> _AIM OF THE TASK_
Records follow. Select each line holding "cond".

> _Dataset entries_
## config.mk

```make
export PLATFORM = sky130hd
export DESIGN_NAME = svmx_ctrl
export DESIGN_NICKNAME = d
export VERILOG_FILES = /design/src/svmx_pkg.sv /design/src/svmx_ctrl.sv
export SDC_FILE = /design/constraint.sdc
export NUM_CORES = 1
export LEC_CHECK = 0
export BUFFER_PORTS_ARGS = -buffer_cell sky130_fd_sc_hd__buf_2
export CAP_MARGIN = 20
export CORE_MARGIN = 3
export CORE_UTILIZATION = 25
export DETAILED_ROUTE_END_ITERATION = 16
export GPL_TIMING_DRIVEN = 0
export PLACE_DENSITY = 0.5
export SYNTH_ARGS = -nofsm -noshare
export SYNTH_HDL_FRONTEND = slang
export SYNTH_SLANG_ARGS = --single-unit
export TNS_END_PERCENT = 10
```

## constraint.sdc

```tcl
create_clock -name clk_i -period 4.35 [get_ports clk_i]
set_input_delay 0.2175 -clock clk_i [delete_from_list [all_inputs] [get_ports clk_i]]
set_output_delay 0.2175 -clock clk_i [all_outputs]
set_load 0.02 [all_outputs]
```
`src/lc2k_instruction_executor_unit_assert.svh`:
```
// Assertion macros used by the LC-2K controller.
`ifndef LC2K_INSTRUCTION_EXECUTOR_UNIT_ASSERT_SVH
`define LC2K_INSTRUCTION_EXECUTOR_UNIT_ASSERT_SVH

// Same-cycle implication, checked on every rising clock edge outside reset.
`define LC2K_ASSERT_IMPLY(label, cond, expr, msg) \
    label: assert property (@(posedge i_clk) disable iff (!i_rst_n) (cond) |-> (expr)) \
        else $error(msg);

// Next-cycle implication, checked on every rising clock edge outside reset.
`define LC2K_ASSERT_NEXT(label, cond, expr, msg) \
    label: assert property (@(posedge i_clk) disable iff (!i_rst_n) (cond) |=> (expr)) \
        else $error(msg);

`endif

```
`src/lc2k_pkg.sv`:
```
// Shared types, codes and constants of the LC-2K instruction executor.
package lc2k_pkg;

    // Default memory size in words.
    localparam int DEF_MEM_WORDS = 65536;

    // Width of the signed value that the address wrap unit reduces.
    localparam int XW = 34;

    // Request command codes.
    localparam logic [1:0] CMD_WRITE_MEM = 2'd0;
    localparam logic [1:0] CMD_STEP      = 2'd1;
    localparam logic [1:0] CMD_READ_MEM  = 2'd2;
    localparam logic [1:0] CMD_READ_REG  = 2'd3;

    // Instruction opcodes (bits 24..22).
    localparam logic [2:0] OP_ADD  = 3'd0;
    localparam logic [2:0] OP_NOR  = 3'd1;
    localparam logic [2:0] OP_LW   = 3'd2;
    localparam logic [2:0] OP_SW   = 3'd3;
    localparam logic [2:0] OP_BEQ  = 3'd4;
    localparam logic [2:0] OP_JALR = 3'd5;
    localparam logic [2:0] OP_HALT = 3'd6;
    localparam logic [2:0] OP_NOOP = 3'd7;

    // Input request payload.
    typedef struct packed {
        logic [1:0]         command;
        logic [15:0]        address;
        logic signed [31:0] data;
    } t_req;

    // Result payload.
    typedef struct packed {
        logic signed [31:0] read_data;
        logic [15:0]        program_counter;
        logic               halted;
        logic [2:0]         last_opcode;
    } t_resp;

    // Controller states.
    typedef enum logic [3:0] {
        ST_IDLE,
        ST_DECODE,
        ST_INSTR,
        ST_REG_A,
        ST_REG_B,
        ST_EXEC,
        ST_WRAP_WAIT,
        ST_MEM_DATA,
        ST_REG_DATA,
        ST_RESP
    } t_state;

    // Source of the value handed to the address wrap unit.
    typedef enum logic [1:0] {
        WS_ADDR,
        WS_MEMEA,
        WS_BRANCH,
        WS_JALR
    } t_wsel;

    // Register file read address source.
    typedef enum logic [1:0] {
        RS_ADDR,
        RS_INSTR_A,
        RS_INSTR_B
    } t_rfrsel;

    // Register file write address and data source.
    typedef enum logic [1:0] {
        RW_ALU,
        RW_LOAD,
        RW_LINK
    } t_rfwsel;

    // Commands from the controller to the datapath.
    typedef struct packed {
        logic    load_req;
        logic    latch_instr;
        t_rfrsel rf_rsel;
        logic    latch_a;
        logic    latch_b;
        logic    report_op;
        logic    wrap_start;
        t_wsel   wrap_sel;
        logic    mem_write;
        logic    mem_read;
        logic    latch_mem_rd;
        logic    rf_write;
        t_rfwsel rf_wsel;
        logic    latch_rf_rd;
        logic    pc_load;
        logic    set_halt;
        logic    out_load;
    } t_ctl_cmd;

    // Status from the datapath to the controller.
    typedef struct packed {
        logic [1:0] cmd;
        logic [2:0] opcode;
        logic       halted;
        logic       equal;
        logic       wrap_done;
    } t_ctl_stat;

endpackage

```
`src/lc2k_controller.sv`:
```
// LC-2K controller: sequences each request through the datapath.
`include "lc2k_instruction_executor_unit_assert.svh"

module lc2k_controller import lc2k_pkg::*; (
    input  logic      i_clk,
    input  logic      i_rst_n,
    input  logic      i_valid,
    output logic      o_stall,
    output logic      o_valid,
    input  logic      i_stall,
    input  t_ctl_stat i_stat,
    output t_ctl_cmd  o_cmd
);

    t_state r_state;
    t_state n_state;
    logic   r_out_valid;
    logic   out_free;

    assign o_stall  = (r_state != ST_IDLE);
    assign out_free = !r_out_valid || !i_stall;

    // State register.
    always_ff @(posedge i_clk) begin
        if (!i_rst_n) begin
            r_state <= ST_IDLE;
        end else begin
            r_state <= n_state;
        end
    end

    // Output valid: set when a result is loaded, cleared when it is taken.
    always_ff @(posedge i_clk) begin
        if (!i_rst_n) begin
            r_out_valid <= 1'b0;
        end else if (o_cmd.out_load) begin
            r_out_valid <= 1'b1;
        end else if (!i_stall) begin
            r_out_valid <= 1'b0;
        end
    end

    assign o_valid = r_out_valid;

    // Next state.
    always_comb begin
        n_state = r_state;
        unique case (r_state)
            ST_IDLE: begin
                if (i_valid) begin
                    n_state = ST_DECODE;
                end
            end
            ST_DECODE: begin
                unique case (i_stat.cmd)
                    CMD_STEP:     n_state = i_stat.halted ? ST_RESP : ST_INSTR;
                    CMD_READ_REG: n_state = ST_REG_DATA;
                    default:      n_state = ST_WRAP_WAIT;
                endcase
            end
            ST_INSTR: n_state = ST_REG_A;
            ST_REG_A: n_state = ST_REG_B;
            ST_REG_B: n_state = ST_EXEC;
            ST_EXEC: begin
                unique case (i_stat.opcode)
                    OP_LW, OP_SW, OP_JALR: n_state = ST_WRAP_WAIT;
                    OP_BEQ:  n_state = i_stat.equal ? ST_WRAP_WAIT : ST_RESP;
                    default: n_state = ST_RESP;
                endcase
            end
            ST_WRAP_WAIT: begin
                if (i_stat.wrap_done) begin
                    if (i_stat.cmd == CMD_READ_MEM ||
                        (i_stat.cmd == CMD_STEP && i_stat.opcode == OP_LW)) begin
                        n_state = ST_MEM_DATA;
                    end else begin
                        n_state = ST_RESP;
                    end
                end
            end
            ST_MEM_DATA: n_state = ST_RESP;
            ST_REG_DATA: n_state = ST_RESP;
            ST_RESP: begin
                if (out_free) begin
                    n_state = ST_IDLE;
                end
            end
            default: n_state = ST_IDLE;
        endcase
    end

    // Datapath commands.
    always_comb begin
        o_cmd = '0;
        unique case (r_state)
            ST_IDLE: begin
                o_cmd.load_req = i_valid;
            end
            ST_DECODE: begin
                // The memory reads at the pc and the register file at the
                // request address by default, so both results are ready next.
                if (i_stat.cmd == CMD_WRITE_MEM || i_stat.cmd == CMD_READ_MEM) begin
                    o_cmd.wrap_start = 1'b1;
                    o_cmd.wrap_sel   = WS_ADDR;
                end
            end
            ST_INSTR: begin
                o_cmd.latch_instr = 1'b1;
                o_cmd.rf_rsel     = RS_INSTR_A;
            end
            ST_REG_A: begin
                o_cmd.latch_a = 1'b1;
                o_cmd.rf_rsel = RS_INSTR_B;
            end
            ST_REG_B: begin
                o_cmd.latch_b = 1'b1;
            end
            ST_EXEC: begin
                o_cmd.report_op = 1'b1;
                unique case (i_stat.opcode)
                    OP_ADD, OP_NOR: begin
                        o_cmd.rf_write = 1'b1;
                        o_cmd.rf_wsel  = RW_ALU;
                    end
                    OP_LW, OP_SW: begin
                        o_cmd.wrap_start = 1'b1;
                        o_cmd.wrap_sel   = WS_MEMEA;
                    end
                    OP_BEQ: begin
                        o_cmd.wrap_start = i_stat.equal;
                        o_cmd.wrap_sel   = WS_BRANCH;
                    end
                    OP_JALR: begin
                        o_cmd.rf_write   = 1'b1;
                        o_cmd.rf_wsel    = RW_LINK;
                        o_cmd.wrap_start = 1'b1;
                        o_cmd.wrap_sel   = WS_JALR;
                    end
                    OP_HALT: begin
                        o_cmd.set_halt = 1'b1;
                    end
                    default: begin
                    end
                endcase
            end
            ST_WRAP_WAIT: begin
                if (i_stat.wrap_done) begin
                    unique case (i_stat.cmd)
                        CMD_WRITE_MEM: o_cmd.mem_write = 1'b1;
                        CMD_READ_MEM:  o_cmd.mem_read  = 1'b1;
                        default: begin
                            unique case (i_stat.opcode)
                                OP_SW:           o_cmd.mem_write = 1'b1;
                                OP_LW:           o_cmd.mem_read  = 1'b1;
                                OP_BEQ, OP_JALR: o_cmd.pc_load   = 1'b1;
                                default: begin
                                end
                            endcase
                        end
                    endcase
                end
            end
            ST_MEM_DATA: begin
                if (i_stat.cmd == CMD_STEP) begin
                    o_cmd.rf_write = 1'b1;
                    o_cmd.rf_wsel  = RW_LOAD;
                end else begin
                    o_cmd.latch_mem_rd = 1'b1;
                end
            end
            ST_REG_DATA: begin
                o_cmd.latch_rf_rd = 1'b1;
            end
            ST_RESP: begin
                o_cmd.out_load = out_free;
            end
            default: begin
            end
        endcase
    end

    // An accepted request always moves on to decode.
    `LC2K_ASSERT_NEXT(a_accept_decode, i_valid && !o_stall, r_state == ST_DECODE, "accept lost")
    // The pc only loads a finished wrapped address.
    `LC2K_ASSERT_IMPLY(a_pc_wrapped, o_cmd.pc_load, i_stat.wrap_done, "pc load before wrap")
    // Memory writes use a finished wrapped address.
    `LC2K_ASSERT_IMPLY(a_wr_wrapped, o_cmd.mem_write, i_stat.wrap_done, "write before wrap")
    // A waiting result is never overwritten.
    `LC2K_ASSERT_IMPLY(a_no_overwrite, o_cmd.out_load, !r_out_valid || !i_stall,
                       "result overwritten")

endmodule

```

> _THE ANSWER_
`define LC2K_ASSERT_IMPLY(label, cond, expr, msg) \
    label: assert property (@(posedge i_clk) disable iff (!i_rst_n) (cond) |-> (expr)) \
`define LC2K_ASSERT_NEXT(label, cond, expr, msg) \
    label: assert property (@(posedge i_clk) disable iff (!i_rst_n) (cond) |=> (expr)) \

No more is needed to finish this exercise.